Comparative Analysis of Spatial Spectral Estimation Algorithms: Advantages of the Maximum Entropy Method in Radio Direction Finding

Abstract

In modern radio monitoring systems, a conflict arises between the high mathematical complexity of super-resolution algorithms and the limited resources of SDR (Software Defined Radio) computational platforms. Traditional software implementations based on iterative loops result in excessive computational latency, hindering real-time performance. The issue is exacerbated during direction finding (DF) in dense urban environments, where limited antenna array aperture and highly correlated signals lead to the singularity of covariance matrices and the blurring of spatial peaks. The object of this study is the process of forming spatial power spectral estimations for wideband signals. The methodology is based on a comparative analysis of the Bartlett, Capon, and MUSIC algorithms, alongside the Maximum Entropy Method (MEM). The authors propose a shift in the computational approach: transitioning from scalar processing of individual matrix elements to a vectorized tensor kernel based on Einstein summation notation. To ensure the stability of solutions, the Tikhonov-Phillips regularization method is applied. The scientific novelty lies in the development and implementation of a tensor computing architecture for the MEM method, which achieves a ten-fold acceleration of mathematical operations and significantly reduces CPU overhead.

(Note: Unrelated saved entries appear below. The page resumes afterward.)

--- src/rtl/tlb_pkg.sv ---
package tlb_pkg;
    localparam int VA_W    = 32;
    localparam int OFF_W   = 12;
    localparam int PPN_W   = 18;
    localparam int ENTRIES = 16;
    localparam int VPN_W   = VA_W - OFF_W;
    localparam int PA_W    = PPN_W + OFF_W;
    localparam int IDX_W   = $clog2(ENTRIES);

    typedef struct packed {
        logic             vld;
        logic             dty;
        logic [VPN_W-1:0] vpn;
        logic [PPN_W-1:0] ppn;
    } tlb_ent_t;
endpackage

--- src/rtl/tlb_match.sv ---
module tlb_match
    import tlb_pkg::*;
#(
    parameter int N = ENTRIES
) (
    input  tlb_ent_t [N-1:0]   ents,
    input  logic [VPN_W-1:0]   key,
    output logic [N-1:0]       match
);
    for (genvar g = 0; g < N; g++) begin : g_cmp
        assign match[g] = ents[g].vld && (ents[g].vpn == key);
    end
endmodule

--- src/rtl/tlb_plru.sv ---
module tlb_plru #(
    parameter int N  = 16,
    parameter int IW = $clog2(N)
) (
    input  logic          clk,
    input  logic          rst_n,
    input  logic          ta_en,
    input  logic [IW-1:0] ta_idx,
    input  logic          tb_en,
    input  logic [IW-1:0] tb_idx,
    output logic [IW-1:0] victim
);
    typedef struct packed {
        logic [N-2:0] tree;
    } plru_st_t;

    plru_st_t st_d, st_q;

    function automatic logic [N-2:0] f_touch(input logic [N-2:0] t, input logic [IW-1:0] idx);
        logic [N-2:0] r;
        int node;
        r = t;
        node = 1;
        for (int l = 0; l < IW; l++) begin
            r[node-1] = ~idx[IW-1-l];
            node = node * 2 + int'(idx[IW-1-l]);
        end
        return r;
    endfunction

    always_comb begin
        int node;
        st_d = st_q;
        if (ta_en) st_d.tree = f_touch(st_d.tree, ta_idx);
        if (tb_en) st_d.tree = f_touch(st_d.tree, tb_idx);
        victim = '0;
        node = 1;
        for (int l = 0; l < IW; l++) begin
            victim[IW-1-l] = st_q.tree[node-1];
            node = node * 2 + int'(st_q.tree[node-1]);
        end
    end

    always_ff @(posedge clk) begin
        if (!rst_n) st_q <= '0;
        else        st_q <= st_d;
    end
endmodule

--- src/rtl/tlb_alloc.sv ---
module tlb_alloc #(
    parameter int N  = 16,
    parameter int IW = $clog2(N)
) (
    input  logic [N-1:0]  vld_vec,
    input  logic [IW-1:0] lru_victim,
    output logic [IW-1:0] slot
);
    always_comb begin
        slot = lru_victim;
        for (int i = N - 1; i >= 0; i--) begin
            if (!vld_vec[i]) slot = IW'(i);
        end
    end
endmodule
File: src/rtl/ipc_pkg.sv
package ipc_pkg;

    localparam int ADDR_W = 10;
    localparam int DATA_W = 32;

    typedef enum logic [2:0] {
        RK_NONE,
        RK_PRIO,
        RK_PEND,
        RK_EN,
        RK_THR,
        RK_CLAIM
    } reg_kind_e;

    typedef struct packed {
        reg_kind_e  kind;
        logic [4:0] idx;
        logic [3:0] ctx;
    } reg_sel_t;

    // Address decode: priorities 0x000-0x07C, pending word 0x080,
    // enables 0x100 + 0x40*ctx, threshold/claim 0x200 + 0x20*ctx.
    function automatic reg_sel_t decode_addr(logic [ADDR_W-1:0] a);
        reg_sel_t s;
        s.kind = RK_NONE;
        s.idx  = a[6:2];
        s.ctx  = '0;
        if (a[1:0] == 2'b00) begin
            if (a[9:7] == 3'b000) begin
                s.kind = RK_PRIO;
            end else if (a[9:2] == 8'h20) begin
                s.kind = RK_PEND;
            end else if (a[9:8] == 2'b01 && a[5:2] == 4'h0) begin
                s.kind = RK_EN;
                s.ctx  = {2'b00, a[7:6]};
            end else if (a[9] && a[4:3] == 2'b00) begin
                s.ctx  = a[8:5];
                s.kind = a[2] ? RK_CLAIM : RK_THR;
            end
        end
        return s;
    endfunction

endpackage

File: src/rtl/irq_gateway.sv
module irq_gateway #(
    parameter int CTX_W = 1
) (
    input  logic             clk,
    input  logic             rst,
    input  logic             req,
    input  logic             claim,
    input  logic [CTX_W-1:0] claim_ctx,
    input  logic             cmpl,
    input  logic [CTX_W-1:0] cmpl_ctx,
    output logic             pend,
    output logic             busy
);

    logic [CTX_W-1:0] owner_q;

    always_ff @(posedge clk) begin
        if (rst) begin
            pend    <= 1'b0;
            busy    <= 1'b0;
            owner_q <= '0;
        end else if (claim) begin
            pend    <= 1'b0;
            busy    <= 1'b1;
            owner_q <= claim_ctx;
        end else if (cmpl && busy && owner_q == cmpl_ctx) begin
            busy <= 1'b0;
        end else if (req && !busy) begin
            pend <= 1'b1;
        end
    end

endmodule

File: src/rtl/ctx_select.sv
module ctx_select #(
    parameter int NUM_SRC = 31,
    parameter int PRIO_W  = 3,
    parameter int ID_W    = 5
) (
    input  logic [NUM_SRC:1]             elig,
    input  logic [NUM_SRC:1][PRIO_W-1:0] prio,
    output logic [ID_W-1:0]              best_id
);

    logic [PRIO_W-1:0] best_p;

    // Scan from the top id down; ">=" lets a lower id take a tie.
    always_comb begin
        best_id = '0;
        best_p  = '0;
        for (int i = NUM_SRC; i >= 1; i--) begin
            if (elig[i] && prio[i] >= best_p) begin
                best_id = ID_W'(i);
                best_p  = prio[i];
            end
        end
    end

endmodule

File: src/rtl/irq_prio_ctrl.sv
module irq_prio_ctrl
    import ipc_pkg::*;
#(
    parameter int NUM_SRC = 31,
    parameter int NUM_CTX = 2,
    parameter int PRIO_W  = 3
) (
    input  logic                clk,
    input  logic                rst,
    input  logic [NUM_SRC-1:0]  irq_req,
    input  logic                bus_valid,
    output logic                bus_ready,
    input  logic                bus_write,
    input  logic [ADDR_W-1:0]   bus_addr,
    input  logic [DATA_W-1:0]   bus_wdata,
    output logic                bus_rvalid,
    output logic [DATA_W-1:0]   bus_rdata,
    output logic [NUM_CTX-1:0]  ext_irq
);

    localparam int ID_W  = $clog2(NUM_SRC + 1);
    localparam int CTX_W = (NUM_CTX > 1) ? $clog2(NUM_CTX) : 1;

    logic [NUM_SRC:1][PRIO_W-1:0]  prio_q;
    logic [NUM_CTX-1:0][NUM_SRC:1] en_q;
    logic [NUM_CTX-1:0][PRIO_W-1:0] thr_q;
    logic [NUM_SRC:1]              pend_vec;
    logic [NUM_SRC:1]              busy_vec;
    logic [NUM_CTX-1:0][NUM_SRC:1] elig;
    logic [NUM_CTX-1:0][ID_W-1:0]  best_id;

    reg_sel_t          sel;
    logic              ctx_ok;
    logic [CTX_W-1:0]  sel_ctx;
    logic              claim_fire;
    logic              cmpl_fire;
    logic [ID_W-1:0]   claim_id;
    logic [DATA_W-1:0] rd_data;

    assign bus_ready  = 1'b1;
    assign sel        = decode_addr(bus_addr);
    assign ctx_ok     = (32'(sel.ctx) < NUM_CTX);
    assign sel_ctx    = sel.ctx[CTX_W-1:0];
    assign claim_fire = bus_valid && !bus_write && sel.kind == RK_CLAIM && ctx_ok;
    assign cmpl_fire  = bus_valid &&  bus_write && sel.kind == RK_CLAIM && ctx_ok;

    // Per-context eligibility and winner
    for (genvar c = 0; c < NUM_CTX; c++) begin : g_ctx
        for (genvar i = 1; i <= NUM_SRC; i++) begin : g_elig
            assign elig[c][i] = pend_vec[i] && en_q[c][i] && (prio_q[i] > thr_q[c]);
        end
        ctx_select #(
            .NUM_SRC (NUM_SRC),
            .PRIO_W  (PRIO_W),
            .ID_W    (ID_W)
        ) u_sel (
            .elig    (elig[c]),
            .prio    (prio_q),
            .best_id (best_id[c])
        );
        assign ext_irq[c] = (best_id[c] != '0);
    end

    always_comb begin
        claim_id = '0;
        for (int c = 0; c < NUM_CTX; c++) begin
            if (sel.ctx == 4'(c)) claim_id = best_id[c];
        end
    end

    // Per-source claim/complete gateways
    for (genvar i = 1; i <= NUM_SRC; i++) begin : g_src
        irq_gateway #(.CTX_W(CTX_W)) u_gw (
            .clk       (clk),
            .rst       (rst),
            .req       (irq_req[i-1]),
            .claim     (claim_fire && claim_id == ID_W'(i)),
            .claim_ctx (sel_ctx),
            .cmpl      (cmpl_fire && bus_wdata == DATA_W'(i)),
            .cmpl_ctx  (sel_ctx),
            .pend      (pend_vec[i]),
            .busy      (busy_vec[i])
        );
    end

    // Configuration writes
    always_ff @(posedge clk) begin
        if (rst) begin
            prio_q <= '0;
            en_q   <= '0;
            thr_q  <= '0;
        end else if (bus_valid && bus_write) begin
            case (sel.kind)
                RK_PRIO: begin
                    for (int i = 1; i <= NUM_SRC; i++) begin
                        if (sel.idx == 5'(i)) prio_q[i] <= bus_wdata[PRIO_W-1:0];
                    end
                end
                RK_EN: begin
                    for (int c = 0; c < NUM_CTX; c++) begin
                        if (sel.ctx == 4'(c)) en_q[c] <= bus_wdata[NUM_SRC:1];
                    end
                end
                RK_THR: begin
                    for (int c = 0; c < NUM_CTX; c++) begin
                        if (sel.ctx == 4'(c)) thr_q[c] <= bus_wdata[PRIO_W-1:0];
                    end
                end
                default: ;
            endcase
        end
    end

    // Read mux
    always_comb begin
        rd_data = '0;
        case (sel.kind)
            RK_PRIO: begin
                for (int i = 1; i <= NUM_SRC; i++) begin
                    if (sel.idx == 5'(i)) rd_data = DATA_W'(prio_q[i]);
                end
            end
            RK_PEND: rd_data[NUM_SRC:1] = pend_vec;
            RK_EN: begin
                for (int c = 0; c < NUM_CTX; c++) begin
                    if (sel.ctx == 4'(c)) rd_data[NUM_SRC:1] = en_q[c];
                end
            end
            RK_THR: begin
                for (int c = 0; c < NUM_CTX; c++) begin
                    if (sel.ctx == 4'(c)) rd_data = DATA_W'(thr_q[c]);
                end
            end
            RK_CLAIM: if (ctx_ok) rd_data = DATA_W'(claim_id);
            default: ;
        endcase
    end

    always_ff @(posedge clk) begin
        if (rst) begin
            bus_rvalid <= 1'b0;
            bus_rdata  <= '0;
        end else begin
            bus_rvalid <= bus_valid && !bus_write;
            if (bus_valid && !bus_write) bus_rdata <= rd_data;
        end
    end

endmodule

File: config.mk
export PLATFORM = sky130hd
export DESIGN_NAME = irq_prio_ctrl
export DESIGN_NICKNAME = d
export VERILOG_FILES = /design/src/rtl/ipc_pkg.sv /design/src/rtl/irq_gateway.sv /design/src/rtl/ctx_select.sv /design/src/rtl/irq_prio_ctrl.sv
export SDC_FILE = /design/constraint.sdc
export NUM_CORES = 1
export LEC_CHECK = 0
export ABC_AREA = 1
export BUFFER_PORTS_ARGS = -buffer_cell sky130_fd_sc_hd__buf_2
export CORE_MARGIN = 3
export CORE_UTILIZATION = 50
export DETAILED_ROUTE_END_ITERATION = 10
export GPL_TIMING_DRIVEN = 1
export PLACE_DENSITY = 0.7
export SLEW_MARGIN = 10
export SYNTH_ARGS = -nofsm -noshare
export SYNTH_HDL_FRONTEND = slang
export SYNTH_SLANG_ARGS = --single-unit
export TNS_END_PERCENT = 50
File: constraint.sdc
create_clock -name clk -period 51.9 [get_ports clk]
set_input_delay 10.38 -clock clk [delete_from_list [all_inputs] [get_ports clk]]
set_output_delay 10.38 -clock clk [all_outputs]
set_load 0.005 [all_outputs]
* After elaboration in Yosys (flattened, before gate mapping)
Index checks and enable logic that the tools add are counted.
** Operators by class
- Bitwise operators :: 31
- Reduce and logical (&&, ||, !) cells :: 516
- Muxes and demuxes :: 235
- Equal/unequal tests :: 132
- Magnitude comparators :: 124
** Operators by type and width (number)
- two-way mux 32 bit :: 30
- equality test 32 x 5 -> 1 bit (second input constant) :: 16
- logical AND 1 bit :: 349
- two-way mux 5 bit :: 65
- equality test 32 x 4 -> 1 bit (second input constant) :: 8
- two-way mux 3 bit :: 68
- > comparator 3 bit :: 62
- >= comparator 3 bit :: 60
- equality test 5 bit (second input constant) :: 32
- case mux 31 bit (5 select lines) :: 1
- equality test 32 x 3 -> 1 bit (second input constant) :: 4
- AND reduction 3 bit :: 35
- equality test 5 x 4 -> 1 bit (second input constant) :: 16
- equality test 32 x 2 -> 1 bit (second input constant) :: 2
- two-way mux 1 bit :: 63
- two-way mux 31 bit :: 2
- AND reduction 2 bit :: 31
- nonzero test 2 bit :: 31
- OR reduction 2 bit :: 31
- equality test 5 x 3 -> 1 bit (second input constant) :: 8
- equality test 32 x 1 -> 1 bit (second input constant) :: 1
- logical NOT 1 bit :: 32
- equality test 1 bit :: 31
- NOT 1 bit :: 31
- 16 further kinds :: 29
** Storage, ports and cells
- Bits of input ports :: 77
- Output and inout port bits :: 36
- Word-level logic and storage cells :: 1168
- Flip-flop bits (word level) :: 287

* Logic depth before layout (Yosys ltp)
- Depth after elaboration :: 99
- Gate-level depth with buffers :: 310
- Depth with buffers taken out :: 309

* Modules after synthesis
From an unflattened synthesis, not the netlist that was laid out.
** Second synthesis, totals
- Cells, all modules :: 3661
- Area total of the unflattened synthesis :: 25430.6 um^2
** By module, submodules not included
- irq_prio_ctrl :: cells each 1887, instances 1, area each 13808.2 um^2, seq. area each 3883.7 um^2
- ctx_select :: cells each 639, instances 2, area each 3852.4 um^2, seq. area each 0.0 um^2
- irq_gateway :: cells each 16, instances 31, area each 126.4 um^2, seq. area each 60.1 um^2

* Least setup slack after synthesis
No wires, ideal clock.
- Kind :: register to output
- Start point :: register thr_q[5] (netlist bit)
- End point :: output ext_irq[1]
- Cell stages (with the launch flop) :: 303
- Required time :: 41.520 ns
- Setup slack :: 12.321 ns
- Arrival time :: 29.199 ns
- Path through :: dfxtp_1 -> inv_1 -> ha_1 -> nand3_1 -> nand2_1 -> inv_2 -> nand2_1 -> nor2_1 -> inv_1 -> ha_1 -> a21oi_1 -> nand3_1 -> nand2_2 -> nand2_1 -> o21ai_0 -> ha_1 -> inv_1 -> nand2_1 -> [267 not listed] -> ha_1 -> nand2_1 -> o211ai_1 -> nand2_1 -> nand2_1 -> o21ai_0 -> ha_1 -> a21oi_1 -> o21ai_0 -> a31oi_1 -> nor2_1 -> inv_1 -> nand2_1 -> nor3_1 -> nand3_1 -> nor2_1 -> a221oi_1 -> nand3_1
** Between the ends
- Cells in the longest elaborated chain, start to end :: 95
** Ends and longest elaborated chain
- from (decl) :: line irq_prio_ctrl.sv:26 : logic [NUM_CTX-1:0][PRIO_W-1:0] thr_q;
- from (signal, indexed assignment) :: line irq_prio_ctrl.sv:106 : if (sel.ctx == 4'(c)) thr_q[c] <= bus_wdata[PRIO_W-1:0];
- > comparator 3 bit :: line irq_prio_ctrl.sv:50 : assign elig[c][i] = pend_vec[i] && en_q[c][i] && (prio_q[i] > thr_q[c]);
- logical AND 1 bit :: line irq_prio_ctrl.sv:50
- logical AND 1 bit :: line ctx_select.sv:18 : if (elig[i] && prio[i] >= best_p) begin
- two-way mux 3 bit :: line ctx_select.sv:18
- >= comparator 3 bit :: line ctx_select.sv:18
- logical AND 1 bit :: line ctx_select.sv:18
- two-way mux 3 bit :: line ctx_select.sv:18
- >= comparator 3 bit :: line ctx_select.sv:18
- [79 not listed]
- two-way mux 3 bit :: line ctx_select.sv:18
- >= comparator 3 bit :: line ctx_select.sv:18
- logical AND 1 bit :: line ctx_select.sv:18
- two-way mux 3 bit :: line ctx_select.sv:18
- >= comparator 3 bit :: line ctx_select.sv:18
- logical AND 1 bit :: line ctx_select.sv:18
- two-way mux 5 bit (*) :: line ctx_select.sv:18
- nonzero test 5 bit (*) :: line irq_prio_ctrl.sv:61 : assign ext_irq[c] = (best_id[c] != '0);
- to (decl) :: line irq_prio_ctrl.sv:18 : output logic [NUM_CTX-1:0] ext_irq
Every way passes the cells marked *; elsewhere a longest branch is shown, timed or not.

* Worst setup path in the final report
- Start point :: register thr_q[4] (netlist bit)
- End point :: output ext_irq[1]
The elaborated chain is that of the path after synthesis.
==> src/rtl/phy_port_autosel.sv <==
module phy_port_autosel
   import phy_autosel_pkg::*;
#(
   parameter int unsigned TIMEOUT_CYCLES = 12_500_000
) (
   input  logic       clk,
   input  logic       rst_n,
   input  logic       cfg_aui_only,
   input  logic       cfg_auto_sel,
   input  logic       tp_link_pulse,
   input  logic       tp_pkt_valid,
   input  logic       bus_busy,
   output logic       port_sel_aui,
   output logic       tp_pwr_en,
   output logic       aui_pwr_en,
   output logic [1:0] active_port
);

   if (TIMEOUT_CYCLES < 2) begin : g_bad_timeout
      $error("TIMEOUT_CYCLES must be at least 2");
   end

   port_mode_e mode;
   logic       quiet;
   logic       activity;
   port_e      sel;

   assign activity = tp_link_pulse | tp_pkt_valid;

   phy_autosel_mode_dec u_mode (
      .cfg_aui_only (cfg_aui_only),
      .cfg_auto_sel (cfg_auto_sel),
      .mode         (mode)
   );

   phy_autosel_quiet_timer #(.TIMEOUT_CYCLES(TIMEOUT_CYCLES)) u_timer (
      .clk      (clk),
      .rst_n    (rst_n),
      .mode     (mode),
      .activity (activity),
      .quiet    (quiet)
   );

   phy_autosel_switch u_switch (
      .clk      (clk),
      .rst_n    (rst_n),
      .mode     (mode),
      .quiet    (quiet),
      .bus_busy (bus_busy),
      .sel_q    (sel)
   );

   assign port_sel_aui = (sel == PORT_AUI);
   assign aui_pwr_en   = port_sel_aui;
   assign tp_pwr_en    = !port_sel_aui || (mode == MODE_AUTO);
   assign active_port  = port_sel_aui ? 2'b10 : 2'b01;

   p_status_onehot_r9 : assert property (@(posedge clk) disable iff (!rst_n)
      $countones(active_port) == 1 && active_port[1] == aui_pwr_en);

   p_listen_in_auto_r5 : assert property (@(posedge clk) disable iff (!rst_n)
      (mode == MODE_AUTO && port_sel_aui) |-> tp_pwr_en);

   p_fallback_cause_r4 : assert property (@(posedge clk) disable iff (!rst_n)
      $rose(port_sel_aui) |-> $past(mode == MODE_AUI_FORCED || quiet));

   p_activity_returns_r6 : assert property (@(posedge clk) disable iff (!rst_n)
      (mode == MODE_AUTO && activity && !bus_busy) ##1 (mode == MODE_AUTO && !bus_busy)
      |=> !port_sel_aui);

   p_forced_aui_tp_off_r3 : assert property (@(posedge clk) disable iff (!rst_n)
      (mode == MODE_AUI_FORCED && port_sel_aui) |-> !tp_pwr_en);

endmodule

Experimental results confirm the superiority of the MEM approach: when utilized with small-element arrays, it provides 15–20% higher angular selectivity compared to the MUSIC algorithm at noise floor levels of -20 to -40 dB. Integrating Tikhonov regularization directly into the tensor kernel mitigates the impact of matrix singularity, achieving a Mean Squared Error of 1,13⋅10⁻⁵, which ensures bearing stability even with ultra-short data snapshots. It is demonstrated that optimizing the computational algorithm through tensor utilization enables the implementation of super-resolution methods in "hard real-time" on low-cost hardware. The findings facilitate the use of mobile SDR platforms for precision radio direction finding in complex interference environments without the need for dedicated hardware accelerators.